Le succès s’est pourtant fait attendre. Le 22 février 2018, le navire tente une première fois d’attraper à la volée une coiffe de fusée… sans y parvenir. Après trois échecs consécutifs, les techniciens de SpaceX décident d’installer une panoplie de quatre nouveaux bras absorbeurs de choc, alliés à un filet quatre fois plus grand, d’une surface de 3 700 m2. Les essais se poursuivent, sans plus de résultat. La sixième tentative se solde même par un abandon, le filet ainsi que deux des quatre bras ayant disparu dans la mer houleuse.

Le 20 mai 2019, le GO Ms Tree se pare d’une troisième série de bras et d’un nouveau filet bleu – l’ancien était jaune. Fort de ses nouveaux atours, il se présente le 24 juin, au soir du troisième lancement de la Falcon Heavy… Et enfin, l’une des deux demi-coiffes de la fusée atterrit délicatement dans son filet.
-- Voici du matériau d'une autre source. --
`config.mk`:
```
export PLATFORM = sky130hd
export DESIGN_NAME = dmiu_core
export DESIGN_NICKNAME = d
export VERILOG_FILES = /design/src/dmiu_pkg.sv /design/src/dmiu_core.sv
export SDC_FILE = /design/constraint.sdc
export NUM_CORES = 1
export LEC_CHECK = 0
export ABC_CLOCK_PERIOD_IN_PS = 6200
export BUFFER_PORTS_ARGS = -buffer_cell sky130_fd_sc_hd__buf_2
export CAP_MARGIN = 20
export CELL_PAD_IN_SITES_DETAIL_PLACEMENT = 0
export CELL_PAD_IN_SITES_GLOBAL_PLACEMENT = 1
export CORE_AREA = 2 2 152 94
export CTS_CLUSTER_SIZE = 16
export DETAILED_ROUTE_END_ITERATION = 10
export DIE_AREA = 0 0 154 96
export GPL_TIMING_DRIVEN = 1
export PLACE_DENSITY_LB_ADDON = 0.1
export RECOVER_POWER = 50
export SYNTH_ARGS = -nofsm -noshare
export SYNTH_HDL_FRONTEND = slang
export SYNTH_SLANG_ARGS = --single-unit
```
`constraint.sdc`:
```
create_clock -name i_clk -period 6.2 [get_ports i_clk]
set_input_delay 1.24 -clock i_clk [delete_from_list [all_inputs] [get_ports i_clk]]
set_output_delay 1.24 -clock i_clk [all_outputs]
set_load 0.01 [all_outputs]
```
`src/dmiu_pkg.sv`:
```
// Constants, field layout and carrier types of the data-move instruction unit
package dmiu_pkg;

    // Instruction word layout
    localparam int INSTR_W   = 14;
    localparam int OP_LSB    = 10;
    localparam int OP_W      = 4;
    localparam int DEST_BIT  = 7;
    localparam int FADDR_W   = 7;
    localparam int LIT_W     = 8;
    localparam int BANK_W    = 5;
    localparam int LATCH_W   = 7;
    localparam int PSEL_BIT  = 6;
    localparam int MODE_W    = 2;
    localparam int OFS_W     = 6;
    localparam int PTR_W     = 16;
    localparam int DATA_W    = 8;
    localparam int NUM_PTR   = 2;

    // Operation codes in the top field
    localparam logic [3:0] OP_COPY  = 4'h1;
    localparam logic [3:0] OP_STORE = 4'h2;
    localparam logic [3:0] OP_LIT   = 4'h3;
    localparam logic [3:0] OP_BANK  = 4'h4;
    localparam logic [3:0] OP_LATCH = 4'h5;
    localparam logic [3:0] OP_ILOAD = 4'h6;
    localparam logic [3:0] OP_ILDK  = 4'h7;

    // Pointer mode field codes
    localparam logic [1:0] MODE_PRE_INC  = 2'h0;
    localparam logic [1:0] MODE_PRE_DEC  = 2'h1;
    localparam logic [1:0] MODE_POST_INC = 2'h2;
    localparam logic [1:0] MODE_POST_DEC = 2'h3;
    localparam int MODE_POST_BIT = 1;
    localparam int MODE_DEC_BIT  = 0;

    // File addresses redirected through a pointer or served inside the unit
    localparam logic [6:0] FA_IND0     = 7'h00;
    localparam logic [6:0] FA_IND1     = 7'h01;
    localparam logic [4:0] FA_PTR_PAGE = 5'h01;

    // Reset values
    localparam logic [7:0]  RST_WORKING = 8'h00;
    localparam logic [4:0]  RST_BANK    = 5'h00;
    localparam logic [6:0]  RST_LATCH   = 7'h00;
    localparam logic [15:0] RST_PTR     = 16'h0000;
    localparam logic        RST_ZERO    = 1'b0;

    typedef struct packed {
        logic [15:0] addr;
        logic [7:0]  wdata;
        logic        we;
        logic        re;
    } dmiu_mem_req_t;

    typedef struct packed {
        logic [15:0] ptr1;
        logic [15:0] ptr0;
        logic [6:0]  pc_latch;
        logic [4:0]  bank;
        logic        zero;
        logic [7:0]  working;
    } dmiu_state_t;

endpackage

```
`src/dmiu_core.sv`:
```
// Data-move instruction unit: executes one move instruction per cycle
// How it works
// - Register copy reads the file register named by a 7-bit address and sends it where the destination bit says.
// - With destination bit 0 the copied value goes to the working register and the file register is untouched.
// - With destination bit 1 the value is written back to the same file register, which only tests it.
// - Register copy sets the zero flag when the moved value is zero, clears it otherwise, and touches nothing else.
// - Indirect load reads the location addressed by pointer 0 or 1 into the working register and updates zero.
// - The pointer mode field picks 00 pre-increment, 01 pre-decrement, 10 post-increment, 11 post-decrement.
// - Relative form addresses the pointer plus a signed 6-bit offset from -32 to 31 and leaves the pointer alone.
// - An incrementing access leaves the pointer one higher, a decrementing one one lower, otherwise unchanged.
// - Pre-modes update the pointer before forming the address; post-modes access the old value then update.
// - Each pointer register is 16 bits wide, covering 0000h to FFFFh.
// - Pointer steps past either end wrap modulo 65536 and raise no flag.
// - The indirect access register has no storage; naming it accesses the location its pointer addresses.
// - Load-bank puts its 5-bit literal into the bank select register and leaves every flag unchanged.
// - Load-latch puts its 7-bit literal into the program counter high latch and leaves every flag unchanged.
// - Load-literal puts its 8-bit immediate into the working register in one word and one cycle, flags unchanged.
// - Store writes the working register to the 7-bit file address in one cycle, leaving working and flags alone.
`timescale 1ns/100ps
module dmiu_core (
    input  wire logic                   i_clk,
    input  wire logic                   i_reset,
    input  wire logic                   i_valid,
    input  wire logic [13:0]            i_instr,
    input  wire logic [7:0]             i_mem_rdata,
    output dmiu_pkg::dmiu_mem_req_t     o_mem,
    output dmiu_pkg::dmiu_state_t       o_state,
    output logic                        o_retired,
    output logic                        o_unknown
);

    // Architectural state
    logic [7:0]  working_reg;
    logic        zero_reg;
    logic [4:0]  bank_reg;
    logic [6:0]  latch_reg;
    logic [15:0] ptr_reg [dmiu_pkg::NUM_PTR];
    logic [15:0] ptr_next [dmiu_pkg::NUM_PTR];
    logic        retired_reg;
    logic        unknown_reg;

    // Field extraction
    wire [3:0] op_code  = i_instr[dmiu_pkg::OP_LSB +: dmiu_pkg::OP_W];
    wire [6:0] faddr    = i_instr[dmiu_pkg::FADDR_W-1:0];
    wire       dest_f   = i_instr[dmiu_pkg::DEST_BIT];
    wire [7:0] lit8     = i_instr[dmiu_pkg::LIT_W-1:0];
    wire [4:0] lit_bank = i_instr[dmiu_pkg::BANK_W-1:0];
    wire [6:0] lit_latch = i_instr[dmiu_pkg::LATCH_W-1:0];
    wire       psel     = i_instr[dmiu_pkg::PSEL_BIT];
    wire [1:0] pointer_mode_field = i_instr[dmiu_pkg::MODE_W-1:0];
    wire [5:0] ofs      = i_instr[dmiu_pkg::OFS_W-1:0];

    // Operation decode, gated by the valid strobe
    wire register_copy_op  = i_valid && (op_code == dmiu_pkg::OP_COPY);
    wire store_working_op  = i_valid && (op_code == dmiu_pkg::OP_STORE);
    wire load_literal_op   = i_valid && (op_code == dmiu_pkg::OP_LIT);
    wire load_bank_op      = i_valid && (op_code == dmiu_pkg::OP_BANK);
    wire load_pc_latch_op  = i_valid && (op_code == dmiu_pkg::OP_LATCH);
    wire ild_step          = i_valid && (op_code == dmiu_pkg::OP_ILOAD);
    wire ild_rel           = i_valid && (op_code == dmiu_pkg::OP_ILDK);
    wire indirect_load_op  = ild_step || ild_rel;
    wire direct_op         = register_copy_op || store_working_op;
    wire known_op          = direct_op || load_literal_op || load_bank_op
                           || load_pc_latch_op || indirect_load_op;

    // File address classes; the indirect access register has no storage
    wire f_is_ind = (faddr == dmiu_pkg::FA_IND0) || (faddr == dmiu_pkg::FA_IND1);
    wire f_ind_n  = faddr[0];
    wire f_is_ptr = (faddr[6:2] == dmiu_pkg::FA_PTR_PAGE);
    wire f_ptr_n  = faddr[1];
    wire f_ptr_hi = faddr[0];

    // Selected pointer and its neighbours; plain 16-bit math wraps for free
    wire [15:0] ptr_sel  = ptr_reg[psel];
    wire [15:0] ptr_inc  = ptr_sel + 16'h0001;
    wire [15:0] ptr_dec  = ptr_sel - 16'h0001;
    wire        mode_dec = pointer_mode_field[dmiu_pkg::MODE_DEC_BIT];
    wire        mode_post = pointer_mode_field[dmiu_pkg::MODE_POST_BIT];
    wire [15:0] ptr_step = mode_dec ? ptr_dec : ptr_inc;
    wire [15:0] ofs_ext  = {{(dmiu_pkg::PTR_W-dmiu_pkg::OFS_W){ofs[dmiu_pkg::OFS_W-1]}}, ofs};
    wire [15:0] ptr_rel  = ptr_sel + ofs_ext;

    // Effective indirect address: pre-modes see the stepped value
    wire [15:0] ild_addr = ild_rel   ? ptr_rel :
                           mode_post ? ptr_sel : ptr_step;

    // Direct address, redirected through a pointer for the indirect slot
    wire [15:0] dir_addr = f_is_ind ? ptr_reg[f_ind_n] : {9'h000, faddr};

    // Pointer bytes are served here, not by memory
    wire [15:0] ptr_f    = ptr_reg[f_ptr_n];
    wire [7:0]  ptr_byte = f_ptr_hi ? ptr_f[15:8] : ptr_f[7:0];
    wire        int_hit  = direct_op && f_is_ptr;

    // Value moved by the copy and indirect load
    wire [7:0] rd_data   = int_hit ? ptr_byte : i_mem_rdata;
    wire       rd_zero   = (rd_data == 8'h00);
    wire       copy_back = register_copy_op && dest_f;
    wire       copy_w    = register_copy_op && !dest_f;

    // Memory request; combinational so each move finishes in its cycle
    wire        mem_re    = (register_copy_op || indirect_load_op) && !int_hit;
    wire        mem_we    = (store_working_op || copy_back) && !int_hit;
    wire [7:0]  wr_data   = store_working_op ? working_reg : rd_data;
    wire [15:0] mem_addr  = indirect_load_op ? ild_addr : dir_addr;

    assign o_mem.addr  = mem_addr;
    assign o_mem.wdata = wr_data;
    assign o_mem.we    = mem_we;
    assign o_mem.re    = mem_re;

    // Next working register and zero flag
    wire [7:0] working_next = (copy_w || indirect_load_op) ? rd_data :
                              load_literal_op ? lit8 :
                              working_reg;
    wire       zero_next    = (register_copy_op || indirect_load_op) ? rd_zero : zero_reg;
    wire [4:0] bank_next    = load_bank_op ? lit_bank : bank_reg;
    wire [6:0] latch_next   = load_pc_latch_op ? lit_latch : latch_reg;

    // Internal pointer-byte writes from store or copy-back
    wire       ptr_wr    = int_hit && (store_working_op || dest_f);

    // One pointer per entry: step, byte write, or hold
    genvar gi;
    generate
        for (gi = 0; gi < dmiu_pkg::NUM_PTR; gi++) begin : g_ptr
            wire step_here = ild_step && (psel == 1'(gi));
            wire wr_here   = ptr_wr && (f_ptr_n == 1'(gi));
            wire [15:0] wr_val = f_ptr_hi ? {wr_data, ptr_reg[gi][7:0]}
                                          : {ptr_reg[gi][15:8], wr_data};
            // Relative form never moves the pointer
            assign ptr_next[gi] = step_here ? ptr_step :
                                  wr_here   ? wr_val   :
                                  ptr_reg[gi];
            always_ff @(posedge i_clk) begin
                if (i_reset) begin
                    ptr_reg[gi] <= dmiu_pkg::RST_PTR;
                end else begin
                    ptr_reg[gi] <= ptr_next[gi];
                end
            end
        end
    endgenerate

    // Architectural registers; all effects of one word land on one edge
    always_ff @(posedge i_clk) begin
        if (i_reset) begin
            working_reg <= dmiu_pkg::RST_WORKING;
            zero_reg    <= dmiu_pkg::RST_ZERO;
            bank_reg    <= dmiu_pkg::RST_BANK;
            latch_reg   <= dmiu_pkg::RST_LATCH;
        end else begin
            working_reg <= working_next;
            zero_reg    <= zero_next;
            bank_reg    <= bank_next;
            latch_reg   <= latch_next;
        end
    end

    // Completion pulses, one cycle after the word
    always_ff @(posedge i_clk) begin
        if (i_reset) begin
            retired_reg <= 1'b0;
            unknown_reg <= 1'b0;
        end else begin
            retired_reg <= known_op;
            unknown_reg <= i_valid && !known_op;
        end
    end

    assign o_retired        = retired_reg;
    assign o_unknown        = unknown_reg;
    assign o_state.working  = working_reg;
    assign o_state.zero     = zero_reg;
    assign o_state.bank     = bank_reg;
    assign o_state.pc_latch = latch_reg;
    assign o_state.ptr0     = ptr_reg[0];
    assign o_state.ptr1     = ptr_reg[1];

    wire copy_plain = register_copy_op && !f_is_ind && !f_is_ptr;
endmodule

```
==> reports/results.txt <==
outcome: complete, but fails checks
failing checks: max-capacitance violations, max-slew violations
DP HPWL: 16.93 mm
Worst Path Arrival: 4.64 ns
Net Count, Synth: 750
Post-Synth Simple-Gate Area: 0.2350
mux cell area share after synthesis: 0.1542
deepest level of the CTS H-tree: 2
Residual DRC: 0
Via density: 6.334
DRT Pass-1 Iters: 5
I/O Pins: 106
routability-driven placement congestion ratio: 0.9329
FMAX: 170.0 MHz
Layout area overhead: 13.29%
Post-synth ARST share: 0
Gate Count Post-Synth: 694
first-pass GRT wire length: 32.16 mm
Post-synth EDFFs: 0
worst vdd ir: 0.00009661 V
Total GRT Usage: 0.2895
Distinct cells, synth: 70
pin count of the biggest net entering global routing: 58
critical path type: input port to primary output
total negative slack: 0 ns
Row Count: 33
most common flop cell mapped by yosys: dfxtp_1
Synth area leader: dfxtp_1
final setup margin: 0.3168 ns
post-synthesis cell area: 0.005405 sq mm
initial core utilization: 0.4028
initial antenna violation count: 0
grt total ovfl: 0
PwrDens: 141.2 mW/mm^2
CP Max Fanout: 18
DR iter-0 viols: 667
Synth Register Bits: 55
# Post-CTS Setup Buffers: 0
cts repair resizes: 0
ANT nets after route: 0
clk_lat worst skew: 0.30 ns
skew final: 0.005744 ns
commonest cells after routing, fill and taps aside: nor2_1 (76), a21oi_1 (73), clkbuf_1 (56)
Die Y-Extent: 96 um
PortBufs: 103
vias post-DR: 6024
Clock Sinks: 55
Synth Area in Compound Gates: 0.2521
largest family of logic cells by synthesized area: compound AO/OA/AOI/OAI gates
Routed wire per std cell: 23.09 um
Yosys top cell area share: 0.2037
Worst-Margin Slew: 2.738 ns
Max-Cap Viols: 1
CTS Buf Count: 5
post-synthesis xor/xnor area fraction: 0.03403
root buf cell: clkbuf_16
clk slew on worst S/H paths: 0.08 ns
number of buffers inserted by hold repair at cts: 0
crit end category: primary output
fin crit period: 5.883 ns
Syn Area/Cell: 7.788 sq um
largest cells by area after synthesis: dfxtp_1 (20%), mux2i_1 (7.0%), a21oi_1 (6.8%)
number of global-route vias before repair: 5141
commonest non-fill, non-tap cell in the layout: nor2_1
Die ar.: 0.01478 sq mm
Slew HR: -0.8251
area of the core: 0.01342 sq mm
RSZ-0062 raised after global routing: no
Hold Vio Cnt, Final: 0
DRT Wirelength: 21.96 mm
DIE WIDTH: 154 um
final core occ: 0.4563
CP required: 4.96 ns
fin nets: 831
TritonCTS clock tree: yes
Hold Crit Class: flip-flop to flip-flop
CTS Buffer Depth: 2
P_leak: 2.583 nW
fin crit share: 0.9489
Worst Setup Start Kind: input port
Yosys warning total: 0
number of flip-flops in the largest register: 32
# diodes: 0
adder-cell share of the synthesized area: 0.07454
final count of pins violating max slew: 58
share of layout cells above drive strength 1: 0.1469
Seq/Total Area, Yosys: 0.2037
Setup-failing EPs final: 0
Place WS: 0.4011 ns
Une réussite qui en laisse présager d’autres quand l’on sait que la manœuvre a été réalisée de nuit, donc dans des conditions de luminosité difficiles.

SpaceX atteint ainsi une nouvelle étape dans sa politique de réutilisation des éléments de ses lanceurs. Les deux étages propulsifs latéraux de la Falcon Heavy lancée le 24 juin avaient d’ailleurs été récupérés lors de l’envoi du satellite Arabsat-6A en avril 2019. Une nouvelle fois, ils ont réussi à se poser sans encombre en Floride.

Seule ombre au tableau, la perte du moteur central, qui n’a pu rejoindre la barge de récupération autonome OCISLY (« Of Course I Still Love You »). Une prouesse pourtant déjà réalisée par la compagnie privée américaine. Dernière question que l’on est en droit de se poser : qu’en est-il de l’autre moitié de coiffe ? Voguera-t-elle, comme c'est déjà arrivé, jusqu'à une île bretonne ?

Recevez Ciel & Espace pour moins de 6€/mois

Et beaucoup d'autres avantages avec l'offre numérique.

Voir les offres

Nous avons sélectionné pour vous

  • Le chantier du Thirty Meter Telescope à nouveau bloqué à Hawaï

    Plusieurs centaines de manifestants empêchent le début de la construction du télescope de 30 m américain, dont les travaux devaient se poursuivre à partir du 15 juillet 2019.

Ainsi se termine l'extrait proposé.